Невозможно — когда мы подошли к тому моменту, когда заканчивается земная и полная страданий жизнь Марселя Пруста, — не привести последнюю фразу из написанного им самим рассказа о смерти Бергота:
"Его похоронили, но всю ночь после похорон в освещенных витринах, по три в ряд, словно ангелы с распростертыми крыльями, бдили его книги, и, казалось, служили тому, кого уж нет, символом воскресения…"
Я вспоминаю, как несколько месяцев назад читал эту страницу публично, и как был поражен тяжелой от волнения тишиной, окутавшей творение гения. Это было так, как описал сам Пруст — когда Сван слушает Сонату Вёнтея и только что стихла короткая фраза:
"Сван не смел пошевелиться и хотел бы удержать в спокойствии всех остальных, словно малейшее движение могло спугнуть это чудесное, сладостное и хрупкое очарование, готовое вот-вот исчезнуть. Никто, по правде сказать, и не думал говорить. Неизреченного слова отсутствующего, может, умершего (Сван не знал, жив ли еще Вёнтей) излившегося над ритуалом этих священнодействующих, оказалось достаточно, чтобы приковать внимание трехсот человек, и превратить эту эстраду, на которой была так помянута душа, в один из самых благородных алтарей, где смогло осуществиться чудесное таинство…"

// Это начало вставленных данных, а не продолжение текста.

This design comes from an exercise in tuning for small area, a short achievable clock period and few clock cycles on the open sky130 flow, not from production work. In this exercise RTL edits were held to simulation tests only and were not proved equivalent to the original. No activity file was given, so power comes from the tool's default toggle rates.

==> flow/design.v <==
module SME(clk,reset,chardata,isstring,ispattern,valid,match,match_index);
input clk;
input reset;
input [7:0] chardata;
input isstring;
input ispattern;
output match;
output [4:0] match_index;
output valid;
reg [7:0] str [0:31];
reg [31:0] d;
reg dn;                
reg [4:0] len_m1;      
reg [4:0] base;        
reg str_r, pat_r, anch;
reg valid_r, match_r;
reg [4:0] idx_r;
wire first = ~pat_r;
wire is_beg = (chardata == 8'h5E);
wire is_end = (chardata == 8'h24);
integer i;
always @(posedge clk) begin
    if (isstring) begin
        str[0] <= chardata;
        for (i = 1; i < 32; i = i + 1)
            str[i] <= str[i-1];
    end
end
reg [31:0] mask, begok, x;
wire [31:0] sp, d_next;
genvar g;
generate
    for (g = 0; g < 4; g = g + 1) begin : grp
        SME_grp u_grp (.s({str[8*g+7], str[8*g+6], str[8*g+5], str[8*g+4],
                           str[8*g+3], str[8*g+2], str[8*g+1], str[8*g]}),
                       .c(chardata), .x(x[8*g+:8]), .d(d_next[8*g+:8]), .sp(sp[8*g+:8]));
    end
endgenerate
always @(*) begin
    for (i = 0; i < 32; i = i + 1)
        mask[i] = (i <= len_m1);
    for (i = 0; i < 32; i = i + 1) begin
        begok[i] = mask[i] & ((i == 31) ? 1'b1 : (~mask[i+1] | sp[i+1]));
        x[i] = first ? mask[i] : anch ? begok[i] : ((i == 31) ? 1'b0 : d[i+1]);
    end
end
always @(posedge clk) begin
    d <= d_next;
    dn <= is_end & d[0];
    anch <= first & is_beg;
    if (ispattern)
        base <= first ? len_m1 : anch ? base : base - 5'd1;
    if (isstring)
        len_m1 <= str_r ? len_m1 + 5'd1 : 5'd0;
end
always @(posedge clk or posedge reset) begin
    if (reset) begin
        str_r <= 1'b0;
        pat_r <= 1'b0;
        valid_r <= 1'b0;
    end else begin
        str_r <= isstring;
        pat_r <= ispattern;
        valid_r <= pat_r & ~ispattern;
    end
end
wire [3:0] gany;
wire [4:0] cand [0:3];
generate
    for (g = 0; g < 4; g = g + 1) begin : gidx
        wire [1:0] hi0 = base[4:3] - g;
        wire [1:0] hi1 = base[4:3] - g - 1;
        SME_gidx u_gidx (.d(d[8*g+:8]), .lo(base[2:0]), .hi0(hi0), .hi1(hi1),
                         .any(gany[g]), .cand(cand[g]));
    end
endgenerate
always @(posedge clk) begin
    match_r <= (|gany) | dn;
    idx_r <= gany[3] ? cand[3] : gany[2] ? cand[2] : gany[1] ? cand[1] : gany[0] ? cand[0] : base + 5'd1;
end
assign valid = valid_r;
assign match = match_r;
assign match_index = idx_r;
endmodule
module SME_grp(s, c, x, d, sp);
input [63:0] s;
input [7:0] c;
input [7:0] x;
output [7:0] d;
output [7:0] sp;
wire is_any = (c == 8'h2E);
wire is_end = (c == 8'h24);
genvar j;
generate
    for (j = 0; j < 8; j = j + 1) begin : st
        assign sp[j] = (s[8*j+:8] == 8'h20);
        assign d[j] = x[j] & (is_end ? sp[j] : (is_any | (s[8*j+:8] == c)));
    end
endgenerate
endmodule
module SME_gidx(d, lo, hi0, hi1, any, cand);
input [7:0] d;
input [2:0] lo;
input [1:0] hi0;
input [1:0] hi1;
output any;
output [4:0] cand;
wire [2:0] l;
assign l[2] = |d[7:4];
assign l[1] = (|d[7:6]) | (~|d[7:4] & |d[3:2]);
assign l[0] = d[7] | (~d[6] & d[5]) | (~|d[6:4] & d[3]) | (~|d[6:2] & d[1]);
wire [3:0] diff = {1'b0, lo} - {1'b0, l};
assign any = |d;
assign cand = {diff[3] ? hi1 : hi0, diff[2:0]};
endmodule
export LEC_CHECK = 0
export CAP_MARGIN = 20
export CORE_MARGIN = 2
export CORE_UTILIZATION = 60
export CTS_CLUSTER_DIAMETER = 120
export CTS_CLUSTER_SIZE = 30
export SETUP_SLACK_MARGIN = 4.3
export SLEW_MARGIN = 20
export SYNTH_HIERARCHICAL = 1
create_clock -name core_clock -period 6.5 [get_ports {clk}]
run.sh (not shown) runs the stock make flow with config.mk's settings and CLKGATE_MAP_FILE= SYNTH_SCRIPT=/design/flow/synth_recipe.tcl, a recipe that flattens the netlist after the stock synthesis.
Testbench counts at the start, summed over its fixed seeds: cycles 24,912.
Rerun with:
--- a/flow/config.mk
+++ b/flow/config.mk
@@ -9,5 +9,5 @@
 export CORE_MARGIN = 2
-export CORE_UTILIZATION = 60
-export CTS_CLUSTER_DIAMETER = 120
-export CTS_CLUSTER_SIZE = 30
+export CORE_UTILIZATION = 65
+export CTS_CLUSTER_DIAMETER = 100
+export CTS_CLUSTER_SIZE = 24
 export SETUP_SLACK_MARGIN = 4.3
Outcome: Worst setup slack gets better by 0.027 ns; global-route usage is higher by 0.88 points; die area shrinks by 7.5%.
Rerun with:
--- a/flow/config.mk
+++ b/flow/config.mk
@@ -9,5 +9,3 @@
 export CORE_MARGIN = 2
-export CORE_UTILIZATION = 65
-export CTS_CLUSTER_DIAMETER = 100
-export CTS_CLUSTER_SIZE = 24
+export CORE_UTILIZATION = 60
 export SETUP_SLACK_MARGIN = 4.3
The new run completed with no timing, DRC or antenna violations.
Power rises by about a fifth.
Sequential share of layout area came out lower by 2.4 points.
Count of clock-buffer cells in the layout is higher by 18.
Synthesized cell count is unchanged.
Register-to-register slack gains 0.05 ns.
Wire length climbs by a few percent.
Die area climbs by a little under a tenth.
Core utilization is lower by 3.2 points.

==> what the ideal ports hide <==
The flow's constraints put no driver on any port. The routed layouts listed below were extracted and timed again, unchanged, in two steps. Step 1 (the two cells are an assumption about what drives the block):
set clk [get_ports {clk}]
set_driving_cell -lib_cell sky130_fd_sc_hd__clkbuf_16 $clk
set_driving_cell -lib_cell sky130_fd_sc_hd__buf_2 [delete_from_list [all_inputs] $clk]
Step 2 also shifts input and output timing later by t, the mid clock arrival at the registers, as if the neighbouring blocks saw the same clock. a / b / c = no drivers / after step 1 / after step 2; a / b = the first two.
| run | t, ns | setup slack, ns | worst setup path at the end | clock arrival spread, ns | pins driven straight from the clock port |
|---|---|---|---|---|---|
| the first run | 0.555 | 4.170 / 4.136 / 3.737 | input to register | 0.029 / 0.029 | 1 |
| the second run | 0.559 | 4.197 / 4.148 / 3.820 | input to register | 0.028 / 0.028 | 1 |
| the third run | 0.559 | 4.206 / 4.158 / 3.744 | input to register | 0.020 / 0.020 | 1 |
After both steps setup and hold are still met in every run listed. For the third run, which loses most, drivers alone change the setup slack by -0.048 ns; drivers and shift together by -0.462 ns.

Здесь оканчиваются наши поиски. Мы пытались восстановить историю человека, который с героическим мужеством искал истину через экстаз; который наталкивался на людское безразличие, на тайну вещей, а главное — на собственные слабости; но который, ради того, чтобы вызволить плененные образы, выбрал отказ от всего и увидел — в одиночестве и посте, в муках и труде, — как распахнулись наконец меж четырех голых стен те единственные врата, в которые до него не стучался ни один писатель, и открыл в нашем собственном сердце и в самых заурядных предметах мир столь прекрасный, что о нем можно сказать то же, что он сам сказал о Рескине: "Даже после смерти он продолжает светить нам, как те погасшие звезды, чей свет все еще доходит до нас", и "именно его глазами, навеки закрывшимися в глубине могилы, еще не родившиеся поколения увидят природу".